**src/rtl/acr_pkg.sv**
```systemverilog
// Shared types and constants for the attachment control register block.
// Assumes a 9-bit host address: area[8:7], mode[6:5], index[4:0].
package acr_pkg;
    localparam int BYTE_W     = 8;
    localparam int IDX_W      = 5;
    localparam int ADDR_W     = 9;
    localparam int REG_BASE   = 8;   // first control register index
    localparam int NUM_BREG   = 6;   // plain byte registers at 8..13
    localparam int IDX_TV_HI  = 14;
    localparam int IDX_TV_LO  = 15;

    localparam logic [7:0] HS_E_STAT = 8'h1C;  // status bits of host status low
    localparam logic [7:0] HS_O_STAT = 8'h7C;  // status bits of host status high
    localparam int HS_E_EN  = 6;
    localparam int HS_E_SEL = 7;
    localparam int TC_RUN   = 7;

    typedef enum logic [1:0] {
        OP_WR  = 2'b00,
        OP_AND = 2'b01,
        OP_OR  = 2'b10,
        OP_RD  = 2'b11
    } acr_op_e;

    typedef enum logic [1:0] {
        AR_CTL  = 2'b00,
        AR_RSV  = 2'b01,
        AR_NODE = 2'b10,
        AR_PAT  = 2'b11
    } acr_area_e;

    // Implemented-bit mask of byte register k (index REG_BASE+k).
    function automatic logic [7:0] reg_mask(input int k);
        case (k)
            0:       return 8'hDF;
            1:       return 8'h7C;
            2:       return 8'hFB;
            3:       return 8'h3F;
            4:       return 8'h80;
            5:       return 8'hFF;
            default: return 8'h00;
        endcase
    endfunction

    // Bits of register k that adapter-side events may set.
    function automatic logic [7:0] set_mask(input int k);
        case (k)
            0:       return HS_E_STAT;
            1:       return HS_O_STAT;
            default: return 8'h00;
        endcase
    endfunction

    // Merge a host data byte into an old value according to the mode.
    function automatic logic [7:0] apply_op(input acr_op_e op, input logic [7:0] old_v,
                                            input logic [7:0] d);
        case (op)
            OP_WR:   return d;
            OP_AND:  return old_v & d;
            OP_OR:   return old_v | d;
            default: return old_v;
        endcase
    endfunction
endpackage

```
**src/rtl/acr_decode.sv**
```systemverilog
// Address decoder: splits the host address into area, mode and index and
// classifies the access. Assumes one access per cycle qualified by sel_i.
module acr_decode
    import acr_pkg::*;
(
    input  logic              sel_i,
    input  logic [ADDR_W-1:0] addr_i,
    output acr_op_e           op_o,
    output acr_area_e         area_o,
    output logic [IDX_W-1:0]  idx_o,
    output logic              wr_o,
    output logic              rd_o,
    output logic              reg_ok_o,
    output logic              bad_wr_o
);
    // Field split and access classification.
    always_comb begin
        op_o     = acr_op_e'(addr_i[6:5]);
        area_o   = acr_area_e'(addr_i[8:7]);
        idx_o    = addr_i[IDX_W-1:0];
        rd_o     = sel_i && (op_o == OP_RD);
        wr_o     = sel_i && (op_o != OP_RD);
        reg_ok_o = (area_o == AR_CTL) &&
                   (idx_o >= IDX_W'(REG_BASE)) && (idx_o <= IDX_W'(IDX_TV_LO));
        bad_wr_o = wr_o && !reg_ok_o;
    end
endmodule

```
**src/rtl/acr_reg_byte.sv**
```systemverilog
// One byte register with host write/AND/OR merge, adapter-side set and
// clear inputs. Clear acts before the host merge; set acts after it.
// Assumes SET_MASK is a subset of MASK.
module acr_reg_byte
    import acr_pkg::*;
#(
    parameter logic [7:0] MASK     = 8'hFF,
    parameter logic [7:0] SET_MASK = 8'h00
) (
    input  logic       clk,
    input  logic       rst_n,
    input  logic       hit_i,
    input  acr_op_e    op_i,
    input  logic [7:0] wdata_i,
    input  logic [7:0] set_i,
    input  logic [7:0] clr_i,
    output logic [7:0] q_o
);
    logic [7:0] base;
    logic [7:0] nxt;

    // Next value: acknowledge clear, then host merge, then event set.
    always_comb begin
        base = q_o & ~clr_i;
        nxt  = base;
        if (hit_i) nxt = apply_op(op_i, base, wdata_i) & MASK;
        nxt  = nxt | (set_i & SET_MASK);
    end

    // State register.
    always_ff @(posedge clk) begin
        if (!rst_n) q_o <= '0;
        else        q_o <= nxt;
    end

    // an adapter event wins over any host merge of the same cycle.
    p_set_wins_r4: assert property (@(posedge clk) disable iff (!rst_n)
        (|(set_i & SET_MASK)) |=>
        ((q_o & $past(set_i & SET_MASK)) == $past(set_i & SET_MASK)));

    // an acknowledge with no host access and no event clears the bits.
    p_ack_clears_r7: assert property (@(posedge clk) disable iff (!rst_n)
        (!hit_i && |(clr_i & ~set_i)) |=> ((q_o & $past(clr_i & ~set_i)) == 8'h00));
endmodule

```
**src/rtl/acr_timer.sv**
```systemverilog
// Interval timer: 8-bit prescaler and a TMR_W-bit down-counter that the
// host loads byte by byte. A host load outranks a tick of the same cycle.
// Assumes 9 <= TMR_W <= 16.
module acr_timer
    import acr_pkg::*;
#(
    parameter int TMR_W = 16
) (
    input  logic             clk,
    input  logic             rst_n,
    input  logic             run_i,
    input  logic [7:0]       div_i,
    input  logic             ld_hi_i,
    input  logic             ld_lo_i,
    input  acr_op_e          op_i,
    input  logic [7:0]       wdata_i,
    output logic [TMR_W-1:0] cnt_o,
    output logic             expire_o
);
    localparam int HI_W = TMR_W - 8;

    logic [7:0]       pre;
    logic             tick;
    logic [7:0]       hi_cur;
    logic [7:0]       hi_new;
    logic [7:0]       lo_new;
    logic [TMR_W-1:0] cnt_nxt;

    // Tick when the prescaler reaches the divisor.
    always_comb tick = run_i && (pre == div_i);

    // Prescaler: restarts while stopped and after each tick.
    always_ff @(posedge clk) begin
        if (!rst_n)              pre <= '0;
        else if (!run_i || tick) pre <= '0;
        else                     pre <= pre + 8'd1;
    end

    // Next count: host byte load first, otherwise a tick decrement.
    always_comb begin
        hi_cur   = 8'(cnt_o >> 8);
        hi_new   = apply_op(op_i, hi_cur, wdata_i);
        lo_new   = apply_op(op_i, cnt_o[7:0], wdata_i);
        cnt_nxt  = cnt_o;
        expire_o = 1'b0;
        if (ld_hi_i)      cnt_nxt = {hi_new[HI_W-1:0], cnt_o[7:0]};
        else if (ld_lo_i) cnt_nxt = {cnt_o[TMR_W-1:8], lo_new};
        else if (tick && (cnt_o != '0)) begin
            cnt_nxt  = cnt_o - TMR_W'(1);
            expire_o = (cnt_o == TMR_W'(1));
        end
    end

    // Count register.
    always_ff @(posedge clk) begin
        if (!rst_n) cnt_o <= '0;
        else        cnt_o <= cnt_nxt;
    end

    // a stopped timer with no load keeps its count.
    p_cnt_hold_r9: assert property (@(posedge clk) disable iff (!rst_n)
        (!run_i && !ld_hi_i && !ld_lo_i) |=> $stable(cnt_o));

    // expiry leaves the count at zero.
    p_expire_zero_r9: assert property (@(posedge clk) disable iff (!rst_n)
        expire_o |=> (cnt_o == '0));

    // a low-byte load never lets a decrement borrow into the high byte.
    p_load_keeps_hi_r10: assert property (@(posedge clk) disable iff (!rst_n)
        (ld_lo_i && !ld_hi_i) |=> (cnt_o[TMR_W-1:8] == $past(cnt_o[TMR_W-1:8])));
endmodule

```
**src/rtl/acr_id_rom.sv**
```systemverilog
// Read-only identification areas: node address bytes and a computed test
// pattern. Purely combinational; the caller registers the result.
module acr_id_rom
    import acr_pkg::*;
#(
    parameter logic [47:0] NODE_ID  = 48'h10005A3C7E21,
    parameter logic [7:0]  PAT_SEED = 8'hA5
) (
    input  acr_area_e        area_i,
    input  logic [IDX_W-1:0] idx_i,
    output logic [7:0]       data_o
);
    localparam int NODE_BYTES = 6;
    localparam int ROM_SLOTS  = 8;

    logic [7:0] node_b [ROM_SLOTS];

    // Node address bytes, most significant first; spare slots read zero.
    for (genvar g = 0; g < ROM_SLOTS; g++) begin : g_node
        if (g < NODE_BYTES) begin : g_used
            assign node_b[g] = NODE_ID[(NODE_BYTES-1-g)*8 +: 8];
        end else begin : g_spare
            assign node_b[g] = 8'h00;
        end
    end

    // Area select between node bytes and the pattern.
    always_comb begin
        data_o = 8'h00;
        if (area_i == AR_NODE) begin
            if (idx_i[IDX_W-1:3] == '0) data_o = node_b[idx_i[2:0]];
        end else if (area_i == AR_PAT) begin
            data_o = PAT_SEED ^ {idx_i, 3'b000};
        end
    end
endmodule

```
**src/rtl/acr_regblock.sv**
```systemverilog
// Attachment control register block, top level. Decodes host accesses,
// holds host status, doorbell and timer registers, merges adapter events,
// drives the host interrupt and channel-check lines and registers reads.
// Assumes at most one host access per cycle.
module acr_regblock
    import acr_pkg::*;
#(
    parameter logic [47:0] NODE_ID  = 48'h10005A3C7E21,
    parameter logic [7:0]  PAT_SEED = 8'hA5,
    parameter int          TMR_W    = 16
) (
    input  logic       clk,
    input  logic       rst_n,
    input  logic       host_sel,
    input  logic [8:0] host_addr,
    input  logic [7:0] host_wdata,
    output logic [7:0] host_rdata,
    input  logic [7:0] adp_set_e,
    input  logic [7:0] adp_set_o,
    input  logic [7:0] adp_ack,
    output logic [7:0] db_req,
    output logic [7:0] db_ctl,
    output logic       host_irq,
    output logic       host_chck
);
    acr_op_e           op;
    acr_area_e         area;
    logic [IDX_W-1:0]  idx;
    logic              wr, rd, reg_ok, bad_wr;
    logic [7:0]        q     [NUM_BREG];
    logic [7:0]        set_v [NUM_BREG];
    logic [7:0]        clr_v [NUM_BREG];
    logic [NUM_BREG-1:0] hit_v;
    logic [TMR_W-1:0]  tmr_cnt;
    logic              tmr_exp;
    logic              pend;
    logic [7:0]        rom_val;
    logic [7:0]        rd_val;

    acr_decode u_dec (
        .sel_i(host_sel), .addr_i(host_addr), .op_o(op), .area_o(area),
        .idx_o(idx), .wr_o(wr), .rd_o(rd), .reg_ok_o(reg_ok), .bad_wr_o(bad_wr)
    );

    // Event routing: status sets, timer expiry, access error, acknowledges.
    always_comb begin
        for (int k = 0; k < NUM_BREG; k++) begin
            set_v[k] = 8'h00;
            clr_v[k] = 8'h00;
        end
        set_v[0] = (adp_set_e & HS_E_STAT) | {3'b000, tmr_exp, 1'b0, bad_wr, 2'b00};
        set_v[1] = adp_set_o;
        clr_v[3] = adp_ack;
    end

    for (genvar k = 0; k < NUM_BREG; k++) begin : g_reg
        assign hit_v[k] = wr && reg_ok && (idx == IDX_W'(REG_BASE + k));
        acr_reg_byte #(.MASK(reg_mask(k)), .SET_MASK(set_mask(k))) u_reg (
            .clk(clk), .rst_n(rst_n), .hit_i(hit_v[k]), .op_i(op),
            .wdata_i(host_wdata), .set_i(set_v[k]), .clr_i(clr_v[k]), .q_o(q[k])
        );
    end

    acr_timer #(.TMR_W(TMR_W)) u_tmr (
        .clk(clk), .rst_n(rst_n), .run_i(q[4][TC_RUN]), .div_i(q[5]),
        .ld_hi_i(wr && reg_ok && (idx == IDX_W'(IDX_TV_HI))),
        .ld_lo_i(wr && reg_ok && (idx == IDX_W'(IDX_TV_LO))),
        .op_i(op), .wdata_i(host_wdata), .cnt_o(tmr_cnt), .expire_o(tmr_exp)
    );

    acr_id_rom #(.NODE_ID(NODE_ID), .PAT_SEED(PAT_SEED)) u_rom (
        .area_i(area), .idx_i(idx), .data_o(rom_val)
    );

    // Interrupt lines: pending status gated by enable, steered by select.
    always_comb begin
        pend      = (|(q[0] & HS_E_STAT)) || (|(q[1] & HS_O_STAT));
        host_irq  = q[0][HS_E_EN] &&  q[0][HS_E_SEL] && pend;
        host_chck = q[0][HS_E_EN] && !q[0][HS_E_SEL] && pend;
    end

    // Read multiplexer over control registers, timer bytes and ROM areas.
    always_comb begin
        rd_val = 8'h00;
        if (area == AR_CTL) begin
            for (int k = 0; k < NUM_BREG; k++)
                if (idx == IDX_W'(REG_BASE + k)) rd_val = q[k];
            if (idx == IDX_W'(IDX_TV_HI)) rd_val = 8'(tmr_cnt >> 8);
            if (idx == IDX_W'(IDX_TV_LO)) rd_val = tmr_cnt[7:0];
        end else begin
            rd_val = rom_val;
        end
    end

    // Read data register, updated only by read accesses.
    always_ff @(posedge clk) begin
        if (!rst_n)  host_rdata <= 8'h00;
        else if (rd) host_rdata <= rd_val;
    end

    assign db_req = q[3];
    assign db_ctl = q[2];

    // with the enable bit clear neither line is raised.
    p_irq_gate_r6: assert property (@(posedge clk) disable iff (!rst_n)
        !q[0][HS_E_EN] |-> (!host_irq && !host_chck));

    // interrupt and channel check are never raised together.
    p_irq_excl_r6: assert property (@(posedge clk) disable iff (!rst_n)
        !(host_irq && host_chck));

    // an invalid write raises the access-error flag.
    p_bad_wr_flag_r5: assert property (@(posedge clk) disable iff (!rst_n)
        bad_wr |=> q[0][2]);

    // reserved-area reads return zero.
    p_rsv_zero_r8: assert property (@(posedge clk) disable iff (!rst_n)
        (rd && (area == AR_RSV)) |=> (host_rdata == 8'h00));

    // read data holds between reads.
    p_rd_hold_r8: assert property (@(posedge clk) disable iff (!rst_n)
        !rd |=> $stable(host_rdata));
endmodule

```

→ **How to complete this task**
The lines holding the word "Next" are the answer. Pull them out of the records and copy them.

→ **Answer to this problem**
    // Next value: acknowledge clear, then host merge, then event set.
    // Next count: host byte load first, otherwise a tick decrement.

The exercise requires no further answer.